Source records>
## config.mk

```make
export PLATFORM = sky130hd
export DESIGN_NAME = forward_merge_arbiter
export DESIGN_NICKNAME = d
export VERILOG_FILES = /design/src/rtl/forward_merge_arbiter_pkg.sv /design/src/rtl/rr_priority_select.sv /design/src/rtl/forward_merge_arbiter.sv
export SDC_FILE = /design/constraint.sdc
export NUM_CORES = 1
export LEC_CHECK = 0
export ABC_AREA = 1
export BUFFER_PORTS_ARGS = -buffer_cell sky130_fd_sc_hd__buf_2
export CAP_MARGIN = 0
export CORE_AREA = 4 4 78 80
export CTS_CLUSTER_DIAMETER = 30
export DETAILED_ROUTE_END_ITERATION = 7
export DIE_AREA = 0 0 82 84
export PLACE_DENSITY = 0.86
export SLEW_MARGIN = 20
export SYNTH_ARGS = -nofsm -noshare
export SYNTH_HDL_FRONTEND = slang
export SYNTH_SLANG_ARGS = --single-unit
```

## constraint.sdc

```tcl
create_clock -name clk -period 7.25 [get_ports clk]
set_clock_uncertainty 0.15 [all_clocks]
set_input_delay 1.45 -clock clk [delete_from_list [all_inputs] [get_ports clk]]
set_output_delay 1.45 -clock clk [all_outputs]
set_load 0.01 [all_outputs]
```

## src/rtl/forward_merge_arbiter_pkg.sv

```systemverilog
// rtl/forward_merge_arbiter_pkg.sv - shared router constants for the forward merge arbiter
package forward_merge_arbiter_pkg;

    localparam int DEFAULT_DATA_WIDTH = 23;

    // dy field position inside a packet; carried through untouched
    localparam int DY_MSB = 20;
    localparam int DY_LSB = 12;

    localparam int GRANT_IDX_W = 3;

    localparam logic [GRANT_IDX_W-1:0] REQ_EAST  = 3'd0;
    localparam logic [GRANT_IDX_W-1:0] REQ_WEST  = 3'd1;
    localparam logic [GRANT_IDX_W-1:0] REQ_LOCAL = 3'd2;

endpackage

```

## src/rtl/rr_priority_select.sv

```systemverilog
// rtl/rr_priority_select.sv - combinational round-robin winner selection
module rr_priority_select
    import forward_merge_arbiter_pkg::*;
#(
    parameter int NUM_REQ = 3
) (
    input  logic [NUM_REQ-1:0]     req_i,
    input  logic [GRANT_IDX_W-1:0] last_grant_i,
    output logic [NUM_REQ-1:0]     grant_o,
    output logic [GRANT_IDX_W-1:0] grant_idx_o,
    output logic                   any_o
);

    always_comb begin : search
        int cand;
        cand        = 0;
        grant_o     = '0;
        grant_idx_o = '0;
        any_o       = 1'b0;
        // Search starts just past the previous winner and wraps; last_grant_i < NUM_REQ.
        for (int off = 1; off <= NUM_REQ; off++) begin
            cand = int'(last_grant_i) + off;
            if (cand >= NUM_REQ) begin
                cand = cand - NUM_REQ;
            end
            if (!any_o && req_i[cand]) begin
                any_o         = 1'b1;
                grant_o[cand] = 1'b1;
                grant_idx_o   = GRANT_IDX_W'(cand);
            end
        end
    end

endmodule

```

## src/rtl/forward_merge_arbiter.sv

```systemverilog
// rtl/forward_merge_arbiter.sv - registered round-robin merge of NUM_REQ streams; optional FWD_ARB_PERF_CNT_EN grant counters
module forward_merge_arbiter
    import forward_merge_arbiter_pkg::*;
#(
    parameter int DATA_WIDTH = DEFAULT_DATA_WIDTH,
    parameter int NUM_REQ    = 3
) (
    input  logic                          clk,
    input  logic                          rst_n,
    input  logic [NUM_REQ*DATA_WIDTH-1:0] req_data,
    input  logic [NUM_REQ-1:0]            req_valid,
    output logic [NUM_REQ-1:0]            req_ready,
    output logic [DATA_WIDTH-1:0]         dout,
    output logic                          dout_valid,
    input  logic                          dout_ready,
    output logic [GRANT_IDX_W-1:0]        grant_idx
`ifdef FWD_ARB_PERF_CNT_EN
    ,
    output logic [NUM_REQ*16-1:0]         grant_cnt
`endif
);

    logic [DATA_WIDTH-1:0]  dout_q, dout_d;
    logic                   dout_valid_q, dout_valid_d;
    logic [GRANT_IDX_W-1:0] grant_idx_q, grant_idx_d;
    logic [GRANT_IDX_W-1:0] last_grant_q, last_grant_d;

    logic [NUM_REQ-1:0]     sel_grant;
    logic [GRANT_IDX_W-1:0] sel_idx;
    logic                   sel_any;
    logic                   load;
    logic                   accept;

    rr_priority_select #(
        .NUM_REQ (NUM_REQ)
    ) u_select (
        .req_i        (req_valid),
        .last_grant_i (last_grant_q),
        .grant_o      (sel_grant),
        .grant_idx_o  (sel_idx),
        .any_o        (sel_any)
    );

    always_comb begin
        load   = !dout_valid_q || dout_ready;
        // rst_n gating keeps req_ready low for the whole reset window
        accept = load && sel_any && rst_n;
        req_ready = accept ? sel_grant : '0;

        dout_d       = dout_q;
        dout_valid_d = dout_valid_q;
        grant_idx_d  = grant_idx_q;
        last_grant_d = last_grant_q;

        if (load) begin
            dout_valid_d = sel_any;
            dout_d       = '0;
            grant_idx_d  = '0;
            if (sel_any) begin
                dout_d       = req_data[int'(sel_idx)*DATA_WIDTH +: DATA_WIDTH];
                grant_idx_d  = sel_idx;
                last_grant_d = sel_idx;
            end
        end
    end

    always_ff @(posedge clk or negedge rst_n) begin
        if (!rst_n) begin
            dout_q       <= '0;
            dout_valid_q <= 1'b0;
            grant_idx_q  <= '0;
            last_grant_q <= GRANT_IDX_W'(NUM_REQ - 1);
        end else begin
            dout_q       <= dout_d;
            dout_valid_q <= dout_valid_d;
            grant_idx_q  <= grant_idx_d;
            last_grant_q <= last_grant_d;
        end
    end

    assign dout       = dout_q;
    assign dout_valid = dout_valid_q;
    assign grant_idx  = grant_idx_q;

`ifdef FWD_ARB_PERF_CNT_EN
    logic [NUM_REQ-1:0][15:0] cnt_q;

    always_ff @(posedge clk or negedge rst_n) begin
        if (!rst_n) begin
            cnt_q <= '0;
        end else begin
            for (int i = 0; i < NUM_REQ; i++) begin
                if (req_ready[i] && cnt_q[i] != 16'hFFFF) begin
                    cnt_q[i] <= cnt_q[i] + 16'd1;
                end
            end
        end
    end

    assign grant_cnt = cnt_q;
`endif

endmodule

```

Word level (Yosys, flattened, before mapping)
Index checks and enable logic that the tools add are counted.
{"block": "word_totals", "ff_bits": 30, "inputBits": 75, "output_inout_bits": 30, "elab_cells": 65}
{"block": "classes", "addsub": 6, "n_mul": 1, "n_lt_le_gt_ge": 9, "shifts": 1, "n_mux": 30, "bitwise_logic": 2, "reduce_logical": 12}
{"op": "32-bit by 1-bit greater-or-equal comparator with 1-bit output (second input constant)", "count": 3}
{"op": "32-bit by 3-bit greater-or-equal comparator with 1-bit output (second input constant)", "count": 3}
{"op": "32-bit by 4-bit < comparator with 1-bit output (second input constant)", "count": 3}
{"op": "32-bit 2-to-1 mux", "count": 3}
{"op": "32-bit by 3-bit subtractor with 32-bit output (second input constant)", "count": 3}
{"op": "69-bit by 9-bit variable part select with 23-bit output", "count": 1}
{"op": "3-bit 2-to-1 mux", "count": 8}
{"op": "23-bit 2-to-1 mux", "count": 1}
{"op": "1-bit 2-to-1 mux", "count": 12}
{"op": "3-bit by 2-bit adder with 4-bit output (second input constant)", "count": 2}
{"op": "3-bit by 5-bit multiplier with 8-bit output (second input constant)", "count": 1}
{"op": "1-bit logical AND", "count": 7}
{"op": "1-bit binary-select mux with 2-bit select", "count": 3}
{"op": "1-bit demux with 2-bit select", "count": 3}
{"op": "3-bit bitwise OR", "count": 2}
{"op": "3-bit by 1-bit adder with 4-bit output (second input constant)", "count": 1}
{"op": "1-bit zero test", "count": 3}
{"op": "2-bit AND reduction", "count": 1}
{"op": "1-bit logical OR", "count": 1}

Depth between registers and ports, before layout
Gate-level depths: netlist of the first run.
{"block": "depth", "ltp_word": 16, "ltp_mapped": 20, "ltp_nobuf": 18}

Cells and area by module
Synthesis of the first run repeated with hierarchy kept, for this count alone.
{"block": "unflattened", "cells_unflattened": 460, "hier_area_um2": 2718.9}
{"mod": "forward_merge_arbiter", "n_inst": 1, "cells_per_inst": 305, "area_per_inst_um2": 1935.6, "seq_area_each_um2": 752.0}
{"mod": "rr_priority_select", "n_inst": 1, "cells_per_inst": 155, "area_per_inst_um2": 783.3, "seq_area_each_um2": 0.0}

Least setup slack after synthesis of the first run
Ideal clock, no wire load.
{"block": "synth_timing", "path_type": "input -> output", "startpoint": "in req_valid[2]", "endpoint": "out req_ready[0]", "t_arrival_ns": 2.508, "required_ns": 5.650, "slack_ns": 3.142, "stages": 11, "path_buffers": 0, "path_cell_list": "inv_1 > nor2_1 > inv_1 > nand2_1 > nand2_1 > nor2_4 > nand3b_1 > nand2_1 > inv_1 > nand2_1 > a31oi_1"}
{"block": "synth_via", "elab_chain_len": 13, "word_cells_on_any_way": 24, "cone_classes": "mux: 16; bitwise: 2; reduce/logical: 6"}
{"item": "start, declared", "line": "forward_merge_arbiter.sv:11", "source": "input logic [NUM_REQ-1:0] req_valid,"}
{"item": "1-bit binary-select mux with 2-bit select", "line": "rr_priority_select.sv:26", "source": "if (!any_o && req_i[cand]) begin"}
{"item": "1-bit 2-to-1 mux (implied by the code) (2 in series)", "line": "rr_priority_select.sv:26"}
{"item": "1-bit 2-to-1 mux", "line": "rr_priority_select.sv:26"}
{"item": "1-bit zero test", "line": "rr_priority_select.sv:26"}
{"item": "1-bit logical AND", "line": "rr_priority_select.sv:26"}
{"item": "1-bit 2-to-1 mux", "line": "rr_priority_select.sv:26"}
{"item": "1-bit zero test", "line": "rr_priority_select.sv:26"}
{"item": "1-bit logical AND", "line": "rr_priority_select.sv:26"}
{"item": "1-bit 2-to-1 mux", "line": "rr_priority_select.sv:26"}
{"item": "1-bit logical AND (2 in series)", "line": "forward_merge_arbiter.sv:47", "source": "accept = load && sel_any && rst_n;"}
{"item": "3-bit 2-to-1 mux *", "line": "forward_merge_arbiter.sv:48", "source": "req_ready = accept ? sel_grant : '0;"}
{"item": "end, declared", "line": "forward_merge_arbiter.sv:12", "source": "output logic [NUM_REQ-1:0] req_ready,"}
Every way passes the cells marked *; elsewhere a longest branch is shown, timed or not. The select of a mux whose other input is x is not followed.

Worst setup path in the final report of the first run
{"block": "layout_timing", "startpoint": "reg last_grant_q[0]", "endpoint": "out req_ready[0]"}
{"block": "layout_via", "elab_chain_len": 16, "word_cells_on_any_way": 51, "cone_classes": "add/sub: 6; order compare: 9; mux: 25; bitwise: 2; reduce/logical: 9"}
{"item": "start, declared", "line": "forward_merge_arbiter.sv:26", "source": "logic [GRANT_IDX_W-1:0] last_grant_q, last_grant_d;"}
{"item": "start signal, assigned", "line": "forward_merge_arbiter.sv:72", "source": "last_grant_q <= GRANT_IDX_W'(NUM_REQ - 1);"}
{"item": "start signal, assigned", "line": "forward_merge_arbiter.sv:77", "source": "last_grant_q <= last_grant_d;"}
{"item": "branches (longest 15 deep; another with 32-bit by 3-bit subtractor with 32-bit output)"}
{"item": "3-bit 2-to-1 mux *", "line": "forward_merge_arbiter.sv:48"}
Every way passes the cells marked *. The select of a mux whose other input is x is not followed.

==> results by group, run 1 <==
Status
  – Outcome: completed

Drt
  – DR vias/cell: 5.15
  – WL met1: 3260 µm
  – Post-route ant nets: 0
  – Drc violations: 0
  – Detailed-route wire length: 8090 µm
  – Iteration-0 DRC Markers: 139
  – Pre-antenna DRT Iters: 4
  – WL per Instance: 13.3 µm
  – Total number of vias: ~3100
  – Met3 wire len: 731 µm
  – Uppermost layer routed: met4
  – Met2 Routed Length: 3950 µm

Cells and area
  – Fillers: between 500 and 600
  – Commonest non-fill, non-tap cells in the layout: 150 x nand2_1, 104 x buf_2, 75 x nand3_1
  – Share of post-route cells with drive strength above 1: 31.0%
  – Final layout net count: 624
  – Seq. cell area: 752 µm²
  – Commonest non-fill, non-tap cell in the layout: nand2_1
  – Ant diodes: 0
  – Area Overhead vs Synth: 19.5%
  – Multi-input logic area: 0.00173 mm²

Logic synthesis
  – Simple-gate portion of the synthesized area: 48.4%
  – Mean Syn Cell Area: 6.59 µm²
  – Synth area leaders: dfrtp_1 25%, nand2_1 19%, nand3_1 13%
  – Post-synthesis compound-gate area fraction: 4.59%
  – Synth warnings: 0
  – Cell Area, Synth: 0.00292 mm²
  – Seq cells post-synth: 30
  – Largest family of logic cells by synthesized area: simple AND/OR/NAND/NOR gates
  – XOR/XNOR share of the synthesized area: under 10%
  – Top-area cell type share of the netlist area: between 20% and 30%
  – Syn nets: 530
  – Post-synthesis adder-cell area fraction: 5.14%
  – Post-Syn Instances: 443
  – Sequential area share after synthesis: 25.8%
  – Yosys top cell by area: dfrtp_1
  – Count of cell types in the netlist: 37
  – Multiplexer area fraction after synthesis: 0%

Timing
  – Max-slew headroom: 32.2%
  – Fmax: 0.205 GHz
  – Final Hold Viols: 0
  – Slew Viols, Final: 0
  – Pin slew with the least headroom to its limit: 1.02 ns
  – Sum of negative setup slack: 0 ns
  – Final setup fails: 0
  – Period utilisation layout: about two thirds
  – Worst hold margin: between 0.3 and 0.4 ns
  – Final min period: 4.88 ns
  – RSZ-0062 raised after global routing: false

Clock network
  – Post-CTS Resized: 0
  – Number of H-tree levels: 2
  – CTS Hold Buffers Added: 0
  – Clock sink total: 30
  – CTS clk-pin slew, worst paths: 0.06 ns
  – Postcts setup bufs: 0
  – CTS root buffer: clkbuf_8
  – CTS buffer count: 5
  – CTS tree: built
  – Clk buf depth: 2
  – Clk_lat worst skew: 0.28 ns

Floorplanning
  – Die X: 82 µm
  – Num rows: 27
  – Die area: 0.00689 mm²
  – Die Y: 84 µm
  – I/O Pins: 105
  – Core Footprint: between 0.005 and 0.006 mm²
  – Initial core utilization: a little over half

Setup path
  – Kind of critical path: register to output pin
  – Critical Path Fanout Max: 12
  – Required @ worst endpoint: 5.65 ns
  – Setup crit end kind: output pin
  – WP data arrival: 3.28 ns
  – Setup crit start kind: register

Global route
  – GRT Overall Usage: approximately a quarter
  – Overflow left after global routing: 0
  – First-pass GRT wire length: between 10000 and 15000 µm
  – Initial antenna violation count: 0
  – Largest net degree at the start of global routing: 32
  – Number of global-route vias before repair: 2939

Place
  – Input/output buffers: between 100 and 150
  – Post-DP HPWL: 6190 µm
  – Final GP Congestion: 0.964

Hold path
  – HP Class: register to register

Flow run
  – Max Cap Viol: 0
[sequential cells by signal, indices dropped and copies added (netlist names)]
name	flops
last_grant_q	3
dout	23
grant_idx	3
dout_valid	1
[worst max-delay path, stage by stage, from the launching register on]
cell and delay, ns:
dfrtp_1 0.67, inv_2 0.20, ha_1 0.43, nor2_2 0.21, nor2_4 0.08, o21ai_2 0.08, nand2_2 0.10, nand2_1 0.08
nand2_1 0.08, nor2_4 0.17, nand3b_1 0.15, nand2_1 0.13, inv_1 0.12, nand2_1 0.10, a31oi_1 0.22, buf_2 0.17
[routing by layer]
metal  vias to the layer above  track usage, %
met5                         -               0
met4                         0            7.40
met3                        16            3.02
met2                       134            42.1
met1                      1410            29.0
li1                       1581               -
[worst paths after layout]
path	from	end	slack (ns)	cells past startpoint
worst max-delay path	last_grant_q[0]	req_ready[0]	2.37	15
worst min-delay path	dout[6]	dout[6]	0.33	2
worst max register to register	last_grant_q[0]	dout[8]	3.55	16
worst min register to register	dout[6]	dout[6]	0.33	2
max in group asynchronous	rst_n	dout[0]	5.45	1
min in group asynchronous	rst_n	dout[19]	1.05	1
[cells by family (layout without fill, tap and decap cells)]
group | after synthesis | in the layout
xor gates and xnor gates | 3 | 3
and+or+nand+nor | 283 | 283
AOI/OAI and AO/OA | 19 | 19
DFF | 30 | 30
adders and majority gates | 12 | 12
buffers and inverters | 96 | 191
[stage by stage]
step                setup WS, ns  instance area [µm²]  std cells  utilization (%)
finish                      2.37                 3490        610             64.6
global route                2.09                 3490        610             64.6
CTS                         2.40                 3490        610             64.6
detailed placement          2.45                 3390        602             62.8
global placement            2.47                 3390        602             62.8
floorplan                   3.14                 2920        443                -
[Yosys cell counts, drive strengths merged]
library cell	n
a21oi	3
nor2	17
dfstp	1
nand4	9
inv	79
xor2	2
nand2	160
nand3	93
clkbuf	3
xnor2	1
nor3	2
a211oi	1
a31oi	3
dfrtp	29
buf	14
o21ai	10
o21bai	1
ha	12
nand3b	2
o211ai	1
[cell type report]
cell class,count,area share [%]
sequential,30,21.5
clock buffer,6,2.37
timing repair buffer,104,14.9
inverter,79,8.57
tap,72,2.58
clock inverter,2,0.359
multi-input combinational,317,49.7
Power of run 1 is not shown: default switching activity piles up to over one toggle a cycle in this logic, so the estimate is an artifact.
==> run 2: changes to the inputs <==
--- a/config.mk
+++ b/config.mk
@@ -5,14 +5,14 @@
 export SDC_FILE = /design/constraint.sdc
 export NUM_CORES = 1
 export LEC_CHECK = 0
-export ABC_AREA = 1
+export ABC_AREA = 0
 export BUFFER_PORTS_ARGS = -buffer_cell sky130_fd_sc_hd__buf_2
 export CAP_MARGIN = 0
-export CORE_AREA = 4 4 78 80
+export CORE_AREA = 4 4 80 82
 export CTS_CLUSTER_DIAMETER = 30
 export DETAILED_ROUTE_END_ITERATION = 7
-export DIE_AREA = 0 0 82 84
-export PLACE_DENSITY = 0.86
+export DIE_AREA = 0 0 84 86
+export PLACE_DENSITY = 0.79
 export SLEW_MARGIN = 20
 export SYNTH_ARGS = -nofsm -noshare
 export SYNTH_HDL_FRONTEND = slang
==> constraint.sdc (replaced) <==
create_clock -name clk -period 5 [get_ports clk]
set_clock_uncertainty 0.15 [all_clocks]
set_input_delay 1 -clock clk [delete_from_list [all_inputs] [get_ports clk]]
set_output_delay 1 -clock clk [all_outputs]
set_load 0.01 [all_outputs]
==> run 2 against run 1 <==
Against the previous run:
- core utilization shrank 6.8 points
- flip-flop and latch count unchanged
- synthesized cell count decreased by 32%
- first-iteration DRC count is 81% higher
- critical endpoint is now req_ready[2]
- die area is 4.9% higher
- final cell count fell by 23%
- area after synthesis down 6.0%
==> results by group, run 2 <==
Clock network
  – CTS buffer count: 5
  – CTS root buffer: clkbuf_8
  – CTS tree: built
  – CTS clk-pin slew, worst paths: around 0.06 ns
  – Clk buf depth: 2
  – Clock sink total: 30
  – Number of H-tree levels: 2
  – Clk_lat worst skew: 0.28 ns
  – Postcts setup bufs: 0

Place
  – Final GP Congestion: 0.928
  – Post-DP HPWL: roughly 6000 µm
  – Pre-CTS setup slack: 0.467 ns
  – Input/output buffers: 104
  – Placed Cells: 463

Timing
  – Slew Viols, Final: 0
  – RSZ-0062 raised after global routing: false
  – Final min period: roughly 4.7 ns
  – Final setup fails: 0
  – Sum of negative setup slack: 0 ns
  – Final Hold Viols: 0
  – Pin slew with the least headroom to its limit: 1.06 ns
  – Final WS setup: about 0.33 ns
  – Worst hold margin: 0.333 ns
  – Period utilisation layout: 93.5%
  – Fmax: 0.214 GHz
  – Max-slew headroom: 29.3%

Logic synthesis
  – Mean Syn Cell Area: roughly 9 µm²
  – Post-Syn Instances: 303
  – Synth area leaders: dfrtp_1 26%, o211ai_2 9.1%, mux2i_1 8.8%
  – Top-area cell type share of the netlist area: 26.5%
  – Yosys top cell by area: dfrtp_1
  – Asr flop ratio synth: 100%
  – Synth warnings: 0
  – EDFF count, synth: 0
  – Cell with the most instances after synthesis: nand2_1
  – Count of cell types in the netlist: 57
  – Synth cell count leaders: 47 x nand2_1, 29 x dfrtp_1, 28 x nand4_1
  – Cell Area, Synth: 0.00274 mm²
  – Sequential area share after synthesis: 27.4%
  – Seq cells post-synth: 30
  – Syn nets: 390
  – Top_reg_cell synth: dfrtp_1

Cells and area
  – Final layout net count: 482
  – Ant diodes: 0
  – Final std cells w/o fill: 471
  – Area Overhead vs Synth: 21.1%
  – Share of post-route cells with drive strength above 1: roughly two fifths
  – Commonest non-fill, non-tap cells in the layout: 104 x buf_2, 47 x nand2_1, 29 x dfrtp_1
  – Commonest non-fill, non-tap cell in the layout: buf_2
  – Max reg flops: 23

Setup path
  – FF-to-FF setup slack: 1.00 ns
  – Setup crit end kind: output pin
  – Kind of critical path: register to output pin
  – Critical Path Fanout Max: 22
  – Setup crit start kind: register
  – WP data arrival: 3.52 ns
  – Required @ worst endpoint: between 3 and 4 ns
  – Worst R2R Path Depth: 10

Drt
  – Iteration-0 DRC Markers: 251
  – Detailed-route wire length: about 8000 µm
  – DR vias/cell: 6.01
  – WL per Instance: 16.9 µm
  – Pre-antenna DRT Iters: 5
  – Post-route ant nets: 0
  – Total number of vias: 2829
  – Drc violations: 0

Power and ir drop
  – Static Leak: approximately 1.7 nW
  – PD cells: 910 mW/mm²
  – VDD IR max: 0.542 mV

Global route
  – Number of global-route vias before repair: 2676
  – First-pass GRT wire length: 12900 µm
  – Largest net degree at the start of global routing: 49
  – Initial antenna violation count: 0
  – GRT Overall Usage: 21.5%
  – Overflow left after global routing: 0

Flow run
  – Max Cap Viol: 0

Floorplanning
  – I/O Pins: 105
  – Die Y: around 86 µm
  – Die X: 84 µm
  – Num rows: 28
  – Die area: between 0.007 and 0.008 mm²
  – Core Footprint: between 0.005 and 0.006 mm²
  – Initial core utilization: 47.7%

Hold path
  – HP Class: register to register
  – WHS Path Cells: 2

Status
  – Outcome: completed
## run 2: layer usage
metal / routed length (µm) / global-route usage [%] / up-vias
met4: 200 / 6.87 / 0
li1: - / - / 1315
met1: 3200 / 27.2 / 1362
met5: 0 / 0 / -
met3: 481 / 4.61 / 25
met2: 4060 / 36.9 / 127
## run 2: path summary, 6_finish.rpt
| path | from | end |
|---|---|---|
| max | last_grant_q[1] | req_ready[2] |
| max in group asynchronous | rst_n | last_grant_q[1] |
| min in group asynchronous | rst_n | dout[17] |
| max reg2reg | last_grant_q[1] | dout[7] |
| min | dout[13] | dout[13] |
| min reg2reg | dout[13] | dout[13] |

Description of the task>
Going through the records above, count the lines that hold the string "drive" and give only the total.

Answer box>
3